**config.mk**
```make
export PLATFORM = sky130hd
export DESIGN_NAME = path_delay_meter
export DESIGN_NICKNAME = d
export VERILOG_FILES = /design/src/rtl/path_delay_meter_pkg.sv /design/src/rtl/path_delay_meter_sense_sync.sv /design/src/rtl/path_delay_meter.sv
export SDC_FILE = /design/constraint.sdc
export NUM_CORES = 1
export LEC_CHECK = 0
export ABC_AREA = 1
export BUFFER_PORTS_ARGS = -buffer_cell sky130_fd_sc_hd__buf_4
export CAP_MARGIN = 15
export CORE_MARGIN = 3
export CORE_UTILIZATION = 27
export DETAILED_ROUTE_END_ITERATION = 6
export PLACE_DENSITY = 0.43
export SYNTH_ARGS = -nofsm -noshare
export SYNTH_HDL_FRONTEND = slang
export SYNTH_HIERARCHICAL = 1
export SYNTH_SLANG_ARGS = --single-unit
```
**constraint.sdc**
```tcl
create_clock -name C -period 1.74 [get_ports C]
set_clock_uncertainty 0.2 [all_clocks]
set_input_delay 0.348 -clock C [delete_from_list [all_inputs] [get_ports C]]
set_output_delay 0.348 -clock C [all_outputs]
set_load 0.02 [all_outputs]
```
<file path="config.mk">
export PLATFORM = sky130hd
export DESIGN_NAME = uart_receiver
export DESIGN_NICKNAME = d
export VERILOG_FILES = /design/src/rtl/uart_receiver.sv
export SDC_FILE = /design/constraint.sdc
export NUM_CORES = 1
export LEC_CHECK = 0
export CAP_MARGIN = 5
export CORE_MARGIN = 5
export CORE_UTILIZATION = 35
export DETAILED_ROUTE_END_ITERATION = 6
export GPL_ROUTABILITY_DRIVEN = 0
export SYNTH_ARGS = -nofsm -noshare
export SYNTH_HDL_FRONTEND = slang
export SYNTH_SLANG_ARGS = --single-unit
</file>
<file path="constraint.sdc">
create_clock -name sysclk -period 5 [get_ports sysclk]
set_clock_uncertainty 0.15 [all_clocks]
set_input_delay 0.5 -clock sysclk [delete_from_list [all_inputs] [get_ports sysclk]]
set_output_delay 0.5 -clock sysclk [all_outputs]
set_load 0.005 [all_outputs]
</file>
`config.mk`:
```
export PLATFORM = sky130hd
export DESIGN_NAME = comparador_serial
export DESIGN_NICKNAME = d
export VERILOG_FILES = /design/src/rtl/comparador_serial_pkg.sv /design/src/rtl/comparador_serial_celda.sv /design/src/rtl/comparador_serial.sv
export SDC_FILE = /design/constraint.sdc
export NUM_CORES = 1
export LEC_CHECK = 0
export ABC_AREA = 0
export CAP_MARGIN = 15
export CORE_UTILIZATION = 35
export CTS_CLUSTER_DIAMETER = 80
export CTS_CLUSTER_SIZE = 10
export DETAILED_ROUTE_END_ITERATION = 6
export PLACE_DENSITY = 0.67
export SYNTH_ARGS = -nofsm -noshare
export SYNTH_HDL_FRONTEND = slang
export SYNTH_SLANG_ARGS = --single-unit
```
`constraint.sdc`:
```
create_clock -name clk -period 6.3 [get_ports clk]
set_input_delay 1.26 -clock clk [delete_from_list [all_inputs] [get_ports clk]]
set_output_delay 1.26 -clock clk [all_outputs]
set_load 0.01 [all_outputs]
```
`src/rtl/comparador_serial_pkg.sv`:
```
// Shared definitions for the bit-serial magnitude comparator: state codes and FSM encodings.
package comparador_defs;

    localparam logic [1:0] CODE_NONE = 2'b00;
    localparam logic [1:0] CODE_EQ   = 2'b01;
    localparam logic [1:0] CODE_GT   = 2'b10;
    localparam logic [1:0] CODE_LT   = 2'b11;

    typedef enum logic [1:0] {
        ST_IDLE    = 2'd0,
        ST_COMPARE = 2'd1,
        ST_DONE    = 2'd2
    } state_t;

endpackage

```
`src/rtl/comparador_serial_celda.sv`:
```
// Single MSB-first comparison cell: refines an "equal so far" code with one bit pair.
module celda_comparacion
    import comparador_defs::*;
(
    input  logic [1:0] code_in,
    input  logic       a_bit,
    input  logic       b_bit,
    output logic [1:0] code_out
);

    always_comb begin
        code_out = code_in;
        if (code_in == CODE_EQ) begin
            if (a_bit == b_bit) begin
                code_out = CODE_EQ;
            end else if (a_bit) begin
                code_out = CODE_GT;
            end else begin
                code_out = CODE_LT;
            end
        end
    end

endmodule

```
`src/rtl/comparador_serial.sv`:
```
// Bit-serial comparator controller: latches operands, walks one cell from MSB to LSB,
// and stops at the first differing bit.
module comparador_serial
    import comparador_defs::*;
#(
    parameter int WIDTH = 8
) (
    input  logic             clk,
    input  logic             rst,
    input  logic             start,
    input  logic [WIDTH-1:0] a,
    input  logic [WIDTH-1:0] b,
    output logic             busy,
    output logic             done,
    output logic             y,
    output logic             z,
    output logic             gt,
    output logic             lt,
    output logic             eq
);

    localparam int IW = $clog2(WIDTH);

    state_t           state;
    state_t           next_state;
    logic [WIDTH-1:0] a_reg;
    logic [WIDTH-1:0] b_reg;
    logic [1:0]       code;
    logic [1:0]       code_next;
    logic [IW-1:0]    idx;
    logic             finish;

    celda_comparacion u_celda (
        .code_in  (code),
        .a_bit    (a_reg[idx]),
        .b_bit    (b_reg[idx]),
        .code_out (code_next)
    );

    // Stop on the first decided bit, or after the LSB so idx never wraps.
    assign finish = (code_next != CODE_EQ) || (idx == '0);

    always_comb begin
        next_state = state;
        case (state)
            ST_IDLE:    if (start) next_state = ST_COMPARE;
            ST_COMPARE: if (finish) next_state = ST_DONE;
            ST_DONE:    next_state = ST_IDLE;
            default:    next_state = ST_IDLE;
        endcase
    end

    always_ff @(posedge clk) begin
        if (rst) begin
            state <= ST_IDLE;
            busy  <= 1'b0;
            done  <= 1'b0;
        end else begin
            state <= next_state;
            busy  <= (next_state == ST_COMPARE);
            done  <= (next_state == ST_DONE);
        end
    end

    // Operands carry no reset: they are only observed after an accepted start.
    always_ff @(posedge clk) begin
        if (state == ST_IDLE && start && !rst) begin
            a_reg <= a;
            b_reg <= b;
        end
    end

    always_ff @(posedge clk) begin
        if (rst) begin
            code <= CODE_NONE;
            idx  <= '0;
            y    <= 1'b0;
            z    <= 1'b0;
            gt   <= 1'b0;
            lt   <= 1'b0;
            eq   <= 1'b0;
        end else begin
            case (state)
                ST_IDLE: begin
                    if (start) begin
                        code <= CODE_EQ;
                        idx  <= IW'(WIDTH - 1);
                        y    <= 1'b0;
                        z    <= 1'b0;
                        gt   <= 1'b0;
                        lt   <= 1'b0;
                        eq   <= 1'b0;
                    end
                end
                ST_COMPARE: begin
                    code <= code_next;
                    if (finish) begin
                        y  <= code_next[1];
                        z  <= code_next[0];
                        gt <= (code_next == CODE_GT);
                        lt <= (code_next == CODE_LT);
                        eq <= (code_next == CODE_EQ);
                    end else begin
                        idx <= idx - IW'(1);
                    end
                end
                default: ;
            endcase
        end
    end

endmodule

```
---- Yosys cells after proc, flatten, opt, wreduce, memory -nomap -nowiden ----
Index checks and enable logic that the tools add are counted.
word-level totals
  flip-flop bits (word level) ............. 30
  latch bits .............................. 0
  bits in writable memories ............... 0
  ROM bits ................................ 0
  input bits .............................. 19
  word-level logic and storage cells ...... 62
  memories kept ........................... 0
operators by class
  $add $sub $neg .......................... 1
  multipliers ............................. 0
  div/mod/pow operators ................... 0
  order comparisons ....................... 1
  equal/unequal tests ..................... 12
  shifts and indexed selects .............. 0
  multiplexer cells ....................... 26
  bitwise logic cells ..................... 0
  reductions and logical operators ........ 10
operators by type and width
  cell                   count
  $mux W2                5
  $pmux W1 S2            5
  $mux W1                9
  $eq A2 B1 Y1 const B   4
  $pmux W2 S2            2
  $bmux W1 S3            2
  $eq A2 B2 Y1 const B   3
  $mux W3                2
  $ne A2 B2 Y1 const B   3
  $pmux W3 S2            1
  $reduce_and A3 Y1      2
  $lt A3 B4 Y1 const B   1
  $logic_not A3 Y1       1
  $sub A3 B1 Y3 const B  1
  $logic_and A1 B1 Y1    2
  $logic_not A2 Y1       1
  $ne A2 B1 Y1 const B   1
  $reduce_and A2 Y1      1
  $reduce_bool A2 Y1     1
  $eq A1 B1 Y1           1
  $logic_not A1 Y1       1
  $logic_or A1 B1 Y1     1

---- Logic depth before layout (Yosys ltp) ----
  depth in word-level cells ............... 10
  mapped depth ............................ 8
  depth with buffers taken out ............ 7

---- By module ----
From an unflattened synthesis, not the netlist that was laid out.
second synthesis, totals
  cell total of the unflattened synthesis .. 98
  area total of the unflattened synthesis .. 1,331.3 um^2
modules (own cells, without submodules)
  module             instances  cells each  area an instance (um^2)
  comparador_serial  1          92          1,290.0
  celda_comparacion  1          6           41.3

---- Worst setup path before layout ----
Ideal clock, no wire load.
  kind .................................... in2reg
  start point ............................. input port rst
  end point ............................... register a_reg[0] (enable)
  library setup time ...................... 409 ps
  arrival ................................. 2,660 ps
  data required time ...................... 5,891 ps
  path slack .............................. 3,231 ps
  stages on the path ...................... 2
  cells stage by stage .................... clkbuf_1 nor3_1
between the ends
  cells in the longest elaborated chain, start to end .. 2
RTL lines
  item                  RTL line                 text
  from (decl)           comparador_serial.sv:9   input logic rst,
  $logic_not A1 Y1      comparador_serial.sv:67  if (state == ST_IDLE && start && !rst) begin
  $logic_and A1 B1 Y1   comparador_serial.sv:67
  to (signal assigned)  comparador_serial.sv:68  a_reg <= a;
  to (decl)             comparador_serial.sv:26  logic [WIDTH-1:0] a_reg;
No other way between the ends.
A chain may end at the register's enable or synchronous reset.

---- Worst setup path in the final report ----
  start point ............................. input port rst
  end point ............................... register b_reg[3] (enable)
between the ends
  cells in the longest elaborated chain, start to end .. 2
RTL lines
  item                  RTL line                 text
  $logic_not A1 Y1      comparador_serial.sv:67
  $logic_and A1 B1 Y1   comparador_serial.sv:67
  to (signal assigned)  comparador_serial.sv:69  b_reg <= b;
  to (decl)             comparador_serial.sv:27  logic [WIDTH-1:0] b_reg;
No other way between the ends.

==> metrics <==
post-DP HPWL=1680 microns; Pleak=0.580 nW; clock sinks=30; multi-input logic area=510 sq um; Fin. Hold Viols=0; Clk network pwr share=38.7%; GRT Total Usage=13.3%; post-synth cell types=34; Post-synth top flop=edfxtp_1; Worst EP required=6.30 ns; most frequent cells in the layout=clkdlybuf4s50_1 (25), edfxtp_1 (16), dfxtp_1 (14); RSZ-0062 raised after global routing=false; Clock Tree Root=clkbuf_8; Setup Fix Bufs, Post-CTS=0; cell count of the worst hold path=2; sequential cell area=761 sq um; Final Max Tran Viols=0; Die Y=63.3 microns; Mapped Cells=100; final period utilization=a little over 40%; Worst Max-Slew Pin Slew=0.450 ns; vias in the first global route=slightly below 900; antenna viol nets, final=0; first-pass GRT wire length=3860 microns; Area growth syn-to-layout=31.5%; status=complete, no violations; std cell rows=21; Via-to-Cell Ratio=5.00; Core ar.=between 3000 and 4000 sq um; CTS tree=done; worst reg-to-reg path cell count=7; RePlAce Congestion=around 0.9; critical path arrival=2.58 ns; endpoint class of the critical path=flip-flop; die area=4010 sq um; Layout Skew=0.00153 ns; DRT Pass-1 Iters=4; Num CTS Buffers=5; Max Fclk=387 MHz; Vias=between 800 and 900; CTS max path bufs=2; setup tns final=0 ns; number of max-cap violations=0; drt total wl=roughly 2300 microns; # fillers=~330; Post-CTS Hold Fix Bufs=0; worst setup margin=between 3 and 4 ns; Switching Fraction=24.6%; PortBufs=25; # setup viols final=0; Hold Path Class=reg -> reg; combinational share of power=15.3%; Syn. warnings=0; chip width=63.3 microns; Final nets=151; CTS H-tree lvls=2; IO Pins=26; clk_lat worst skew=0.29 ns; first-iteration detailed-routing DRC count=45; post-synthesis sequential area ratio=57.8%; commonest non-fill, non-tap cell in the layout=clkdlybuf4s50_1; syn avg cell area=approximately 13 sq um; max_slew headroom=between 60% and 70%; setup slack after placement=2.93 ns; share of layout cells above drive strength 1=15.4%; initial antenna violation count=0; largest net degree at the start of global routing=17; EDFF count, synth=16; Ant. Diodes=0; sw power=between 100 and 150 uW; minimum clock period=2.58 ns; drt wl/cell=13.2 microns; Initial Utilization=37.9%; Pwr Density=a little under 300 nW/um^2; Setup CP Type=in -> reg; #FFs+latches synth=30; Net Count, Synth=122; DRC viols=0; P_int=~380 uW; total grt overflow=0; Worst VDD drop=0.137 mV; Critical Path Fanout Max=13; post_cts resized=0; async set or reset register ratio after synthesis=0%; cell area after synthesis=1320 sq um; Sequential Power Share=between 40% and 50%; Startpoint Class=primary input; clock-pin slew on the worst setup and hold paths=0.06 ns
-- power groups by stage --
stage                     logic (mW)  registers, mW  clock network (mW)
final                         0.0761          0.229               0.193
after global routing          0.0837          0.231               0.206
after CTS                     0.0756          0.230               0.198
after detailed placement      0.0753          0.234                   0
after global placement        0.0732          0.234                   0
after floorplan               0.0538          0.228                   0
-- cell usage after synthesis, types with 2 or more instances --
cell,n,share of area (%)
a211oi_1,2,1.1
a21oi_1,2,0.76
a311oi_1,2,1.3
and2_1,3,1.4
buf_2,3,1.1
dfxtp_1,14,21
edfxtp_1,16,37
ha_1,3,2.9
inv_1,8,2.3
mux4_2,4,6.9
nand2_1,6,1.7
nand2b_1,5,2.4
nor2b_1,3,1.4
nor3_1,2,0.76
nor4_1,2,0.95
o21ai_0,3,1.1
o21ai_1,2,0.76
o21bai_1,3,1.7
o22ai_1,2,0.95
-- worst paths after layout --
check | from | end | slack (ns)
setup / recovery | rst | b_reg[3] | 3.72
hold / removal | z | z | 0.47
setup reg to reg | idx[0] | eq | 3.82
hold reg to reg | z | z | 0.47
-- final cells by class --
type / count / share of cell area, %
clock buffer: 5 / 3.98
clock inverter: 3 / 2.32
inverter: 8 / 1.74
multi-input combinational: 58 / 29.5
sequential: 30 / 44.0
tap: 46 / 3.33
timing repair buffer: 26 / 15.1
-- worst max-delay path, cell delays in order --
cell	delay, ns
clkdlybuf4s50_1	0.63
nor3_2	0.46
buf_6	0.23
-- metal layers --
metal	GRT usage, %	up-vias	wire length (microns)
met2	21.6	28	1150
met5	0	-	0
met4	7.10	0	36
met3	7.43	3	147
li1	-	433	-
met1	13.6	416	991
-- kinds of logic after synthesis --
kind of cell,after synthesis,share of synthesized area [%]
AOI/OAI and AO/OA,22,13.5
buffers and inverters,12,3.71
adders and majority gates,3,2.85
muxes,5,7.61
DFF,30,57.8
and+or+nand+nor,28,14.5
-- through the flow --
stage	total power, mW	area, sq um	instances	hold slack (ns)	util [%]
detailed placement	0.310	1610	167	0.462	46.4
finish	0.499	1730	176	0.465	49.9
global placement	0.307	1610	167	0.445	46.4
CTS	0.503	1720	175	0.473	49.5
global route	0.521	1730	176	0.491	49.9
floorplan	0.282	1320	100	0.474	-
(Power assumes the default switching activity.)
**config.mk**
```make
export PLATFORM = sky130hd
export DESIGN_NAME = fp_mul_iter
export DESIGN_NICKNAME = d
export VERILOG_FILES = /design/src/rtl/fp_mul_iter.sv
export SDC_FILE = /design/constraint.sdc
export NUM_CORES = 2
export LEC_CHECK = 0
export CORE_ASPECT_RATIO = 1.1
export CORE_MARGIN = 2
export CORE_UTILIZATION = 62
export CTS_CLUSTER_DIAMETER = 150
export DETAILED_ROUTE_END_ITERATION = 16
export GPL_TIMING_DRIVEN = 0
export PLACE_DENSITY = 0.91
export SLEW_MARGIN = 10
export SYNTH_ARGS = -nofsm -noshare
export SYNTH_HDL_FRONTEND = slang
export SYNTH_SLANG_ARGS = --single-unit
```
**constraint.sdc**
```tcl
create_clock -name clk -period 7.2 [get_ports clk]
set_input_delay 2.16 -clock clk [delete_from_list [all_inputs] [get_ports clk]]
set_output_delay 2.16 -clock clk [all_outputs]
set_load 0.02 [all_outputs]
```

> _Work order_:
Wherever the word "enable" appears in a line of the data, copy that line.

> _Answer to this task_:
Index checks and enable logic that the tools add are counted.
  end point ............................... register a_reg[0] (enable)
A chain may end at the register's enable or synchronous reset.
  end point ............................... register b_reg[3] (enable)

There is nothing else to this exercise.